Il Pullmino Gir anche questa volta non si vede ne all’orizzonte ne al parcheggio riservato agli Ospiti.
Nemmeno il miraggio di un Caseificio, di una vera Pizza, li ha fatti smuovere dai loro divani ,dai loro improrogabili impegni da pigri cinquantenni e più.
I famigerati e ormami mitologici paninetti con la salsiccia del Megu, fanno ormai parte dell’immaginario collettivo che si sono persi nei meandri della memoria e dei sediolini del pulmino Gir da 9.
L’unico Gir,qui nella Terra degli Stregoni, è ancora colui che viene sempre da più lontano di loro e per una volta gioca quasi in casa e non si sente Foresto e Avellinese come tutto l’anno da tanti lustri.
Benevento mi ospitò solo una volta precedentemente:
Ad un concerto di Eugenio Finardi che andai a vedere da solo percorrendo scarsi 30 km in un trenino forse a vapore o elettrico,nel secolo scorso.
Talmente belle Musica Ribelle e Le ragazze di Osaka, che il giorno dopo era in programma il bis, sempre in piazza tra le luminarie, che decisi di aspettare nella cabina dove ancora oggi si fanno le foto tessera, nell’atrio di una deserta stazione ferroviaria, con la tendina oscurante e svolazzante a farmi da lenzuolo, il sediolino roteante come letto e una parete di plastica come cuscino.
Fu l’unica volta che in gioventù non feci ritorno a casa.
Il Barone,che non è il Rampante,ma semplicemente mio cugino mi avverte una settimana prima:
"Nel settore ospiti non vengo,perché poi ci fanno uscire troppo tardi”
La sua disponibilità e generosità è inversamente proporzionale alla sua predisposizione e presenze nelle Curve e nelle Gradinate.
Ma non per questo lo chiamo il Barone.
E allora ci tocca la Tribuna,imbabuccati come Babbo Natale,lui anonimo nell’abbigliamento io almeno con uno scaldacollo del Grifone appena capovolto.
Nunzia non la vedo: starà preparando una nuova puntata di quell’orrido programma che passava in RaiUno per far dimenticare al popolino le sue lettere di raccomandazioni quando era addirittura al Governo,prima che la beccassero come una democristiana qualsiasi.
Clemente non c’è,immerso nel plaid e al tepore del caminetto come appare da Giletti manco fosse ospite del Letterman Show.
Non vedo l’Avellinese che ha fatto fortuna nel Sannio con le sue Aziende e tiene in vita una squadra e una società che a detta di chi ha visto per anni la Serie A, “non sanno manco se o’pallone è rotondo o quadrato”.
Lo stadio Vigorito mi ricorda incredibilmente il Partenio della mia città, l’ospitalità e la civiltà dei sanniti,nessun grido offensivo ne all’arbitro ne ai Genoani,è esemplare e da apprezzare.

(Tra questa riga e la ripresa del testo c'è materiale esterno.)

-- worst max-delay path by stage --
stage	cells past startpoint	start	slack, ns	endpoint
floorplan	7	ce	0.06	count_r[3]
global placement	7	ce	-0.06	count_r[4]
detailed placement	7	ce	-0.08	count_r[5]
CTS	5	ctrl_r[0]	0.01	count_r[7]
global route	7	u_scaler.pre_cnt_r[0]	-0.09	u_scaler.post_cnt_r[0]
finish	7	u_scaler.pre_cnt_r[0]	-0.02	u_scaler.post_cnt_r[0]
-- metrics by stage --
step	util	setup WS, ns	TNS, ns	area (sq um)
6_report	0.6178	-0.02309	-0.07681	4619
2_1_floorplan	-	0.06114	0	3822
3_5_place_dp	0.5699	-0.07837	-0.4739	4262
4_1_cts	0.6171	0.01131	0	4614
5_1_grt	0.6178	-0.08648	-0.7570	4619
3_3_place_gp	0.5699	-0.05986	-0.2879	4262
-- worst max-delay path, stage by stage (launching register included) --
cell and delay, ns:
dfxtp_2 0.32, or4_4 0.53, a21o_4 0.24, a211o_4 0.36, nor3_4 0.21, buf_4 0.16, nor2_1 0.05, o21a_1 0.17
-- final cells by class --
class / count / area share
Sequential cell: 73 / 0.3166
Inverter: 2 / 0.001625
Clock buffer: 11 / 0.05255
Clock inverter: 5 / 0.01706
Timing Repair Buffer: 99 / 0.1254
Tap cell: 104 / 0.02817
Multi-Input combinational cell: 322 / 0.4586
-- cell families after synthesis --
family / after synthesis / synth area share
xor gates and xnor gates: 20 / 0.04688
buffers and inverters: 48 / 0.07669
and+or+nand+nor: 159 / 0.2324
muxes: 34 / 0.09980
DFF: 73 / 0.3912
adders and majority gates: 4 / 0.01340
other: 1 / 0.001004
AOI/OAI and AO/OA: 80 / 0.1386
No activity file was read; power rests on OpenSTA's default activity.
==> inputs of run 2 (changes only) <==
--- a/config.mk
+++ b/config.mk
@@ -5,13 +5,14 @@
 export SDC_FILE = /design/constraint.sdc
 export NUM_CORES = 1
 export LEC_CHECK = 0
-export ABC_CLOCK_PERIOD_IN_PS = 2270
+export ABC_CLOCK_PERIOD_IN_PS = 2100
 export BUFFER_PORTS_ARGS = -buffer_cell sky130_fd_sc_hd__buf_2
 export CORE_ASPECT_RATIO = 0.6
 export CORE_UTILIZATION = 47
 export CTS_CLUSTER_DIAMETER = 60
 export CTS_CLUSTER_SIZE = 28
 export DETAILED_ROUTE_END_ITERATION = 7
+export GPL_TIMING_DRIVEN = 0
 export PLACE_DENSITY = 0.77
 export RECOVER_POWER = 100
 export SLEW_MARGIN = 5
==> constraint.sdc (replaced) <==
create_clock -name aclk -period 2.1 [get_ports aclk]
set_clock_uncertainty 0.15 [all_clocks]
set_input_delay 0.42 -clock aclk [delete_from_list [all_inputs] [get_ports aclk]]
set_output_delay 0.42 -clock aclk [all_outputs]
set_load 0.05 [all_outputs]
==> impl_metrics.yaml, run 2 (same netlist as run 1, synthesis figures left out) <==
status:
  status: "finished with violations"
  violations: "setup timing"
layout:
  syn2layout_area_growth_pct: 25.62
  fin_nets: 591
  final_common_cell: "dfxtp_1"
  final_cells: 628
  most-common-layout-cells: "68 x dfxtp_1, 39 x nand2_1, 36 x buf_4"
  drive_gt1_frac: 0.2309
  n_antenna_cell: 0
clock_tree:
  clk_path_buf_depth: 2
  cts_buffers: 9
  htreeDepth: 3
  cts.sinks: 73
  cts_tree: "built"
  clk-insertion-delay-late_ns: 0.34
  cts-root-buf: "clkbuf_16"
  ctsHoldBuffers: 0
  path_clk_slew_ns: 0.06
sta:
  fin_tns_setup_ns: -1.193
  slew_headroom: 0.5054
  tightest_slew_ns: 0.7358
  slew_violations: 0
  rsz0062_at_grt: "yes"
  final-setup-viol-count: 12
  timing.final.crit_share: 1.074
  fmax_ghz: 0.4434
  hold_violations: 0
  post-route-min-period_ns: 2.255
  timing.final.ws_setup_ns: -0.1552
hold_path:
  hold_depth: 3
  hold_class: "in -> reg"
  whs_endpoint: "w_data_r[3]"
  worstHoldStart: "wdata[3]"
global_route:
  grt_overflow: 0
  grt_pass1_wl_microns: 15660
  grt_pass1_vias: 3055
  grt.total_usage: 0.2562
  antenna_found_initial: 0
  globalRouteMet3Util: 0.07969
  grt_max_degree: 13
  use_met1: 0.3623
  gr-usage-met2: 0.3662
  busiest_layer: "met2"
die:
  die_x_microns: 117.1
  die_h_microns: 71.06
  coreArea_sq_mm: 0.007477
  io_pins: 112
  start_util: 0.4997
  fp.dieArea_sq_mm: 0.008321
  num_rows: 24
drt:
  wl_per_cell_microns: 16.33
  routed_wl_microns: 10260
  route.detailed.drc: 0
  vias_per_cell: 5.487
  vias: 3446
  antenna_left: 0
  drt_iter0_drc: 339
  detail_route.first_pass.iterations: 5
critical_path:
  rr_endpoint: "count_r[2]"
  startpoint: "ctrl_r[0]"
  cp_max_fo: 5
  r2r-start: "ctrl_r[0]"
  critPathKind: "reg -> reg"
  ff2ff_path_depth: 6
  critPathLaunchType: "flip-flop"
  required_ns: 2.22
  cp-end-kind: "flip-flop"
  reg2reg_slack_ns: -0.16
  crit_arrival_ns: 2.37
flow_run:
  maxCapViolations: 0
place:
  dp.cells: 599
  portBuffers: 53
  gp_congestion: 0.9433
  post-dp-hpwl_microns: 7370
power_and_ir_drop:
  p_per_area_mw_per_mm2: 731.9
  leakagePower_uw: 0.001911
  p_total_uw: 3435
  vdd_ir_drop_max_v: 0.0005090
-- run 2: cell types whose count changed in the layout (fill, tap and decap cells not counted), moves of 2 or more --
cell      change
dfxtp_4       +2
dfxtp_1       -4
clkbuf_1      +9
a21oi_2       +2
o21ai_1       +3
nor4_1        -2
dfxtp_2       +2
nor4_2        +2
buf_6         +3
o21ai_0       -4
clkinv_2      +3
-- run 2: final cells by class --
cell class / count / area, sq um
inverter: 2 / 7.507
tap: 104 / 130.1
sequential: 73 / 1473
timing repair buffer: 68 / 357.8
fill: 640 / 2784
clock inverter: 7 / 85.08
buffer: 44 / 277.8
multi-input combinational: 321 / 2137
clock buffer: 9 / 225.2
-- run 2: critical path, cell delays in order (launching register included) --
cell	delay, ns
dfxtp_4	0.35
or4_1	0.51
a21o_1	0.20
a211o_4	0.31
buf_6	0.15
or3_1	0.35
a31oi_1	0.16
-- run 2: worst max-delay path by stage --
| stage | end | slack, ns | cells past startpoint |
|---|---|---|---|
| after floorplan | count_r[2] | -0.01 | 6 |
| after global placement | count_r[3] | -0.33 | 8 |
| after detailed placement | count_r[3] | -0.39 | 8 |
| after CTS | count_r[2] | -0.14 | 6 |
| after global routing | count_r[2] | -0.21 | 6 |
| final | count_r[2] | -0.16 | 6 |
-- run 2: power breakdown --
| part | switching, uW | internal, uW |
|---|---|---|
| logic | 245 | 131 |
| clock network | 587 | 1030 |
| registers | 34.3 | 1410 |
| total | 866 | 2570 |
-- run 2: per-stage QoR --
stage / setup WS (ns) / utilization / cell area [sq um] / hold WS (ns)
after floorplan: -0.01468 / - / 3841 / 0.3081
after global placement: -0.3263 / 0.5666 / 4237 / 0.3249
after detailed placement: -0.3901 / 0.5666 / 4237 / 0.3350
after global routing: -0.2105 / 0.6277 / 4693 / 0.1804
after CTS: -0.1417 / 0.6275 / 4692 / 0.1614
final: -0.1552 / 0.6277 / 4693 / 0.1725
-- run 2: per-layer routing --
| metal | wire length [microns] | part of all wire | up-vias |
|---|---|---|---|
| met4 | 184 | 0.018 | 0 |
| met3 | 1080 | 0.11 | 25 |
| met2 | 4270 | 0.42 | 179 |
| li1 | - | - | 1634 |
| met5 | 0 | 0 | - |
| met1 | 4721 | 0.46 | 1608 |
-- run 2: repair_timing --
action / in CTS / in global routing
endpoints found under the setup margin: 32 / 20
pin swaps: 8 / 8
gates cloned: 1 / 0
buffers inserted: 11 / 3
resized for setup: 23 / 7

Un flashback inevitabile mi illumina la memoria offuscata dal tempo e quei fotogrammi di immagine sono come i tergicristalli di una vecchia Alfa Romeo:
Io e la Segretaria nella nostra città a vedere il Genoa nel settore di Ospiti di tanti anni fa:
Due persone mi si avvicinano a passo lento,a braccetto,legati dall’amore e dalla passione per il Lupo:
Lui in giubbotto marrone,quello che oggi io stesso indossavo, si avvicina al vetro divisorio e mi sussurra attraverso quello spazio trasparente un qualcosa, una parola che la prima volta,non capii o non volli capire:
“Te Avellinese con i Genoani nella tua città:Vergognati”
Lei con la sua inseparabile borsetta e un piccolo foulard biancoverde,lo rimbrottò con un leggero tocco al gomito,impercettibile ai più,ma non a me.
Anche loro, dopo e per tanti anni divennero simpatizzanti del Grifone e non solo perché “si dispiacevano per me se il Genoa avesse perso”.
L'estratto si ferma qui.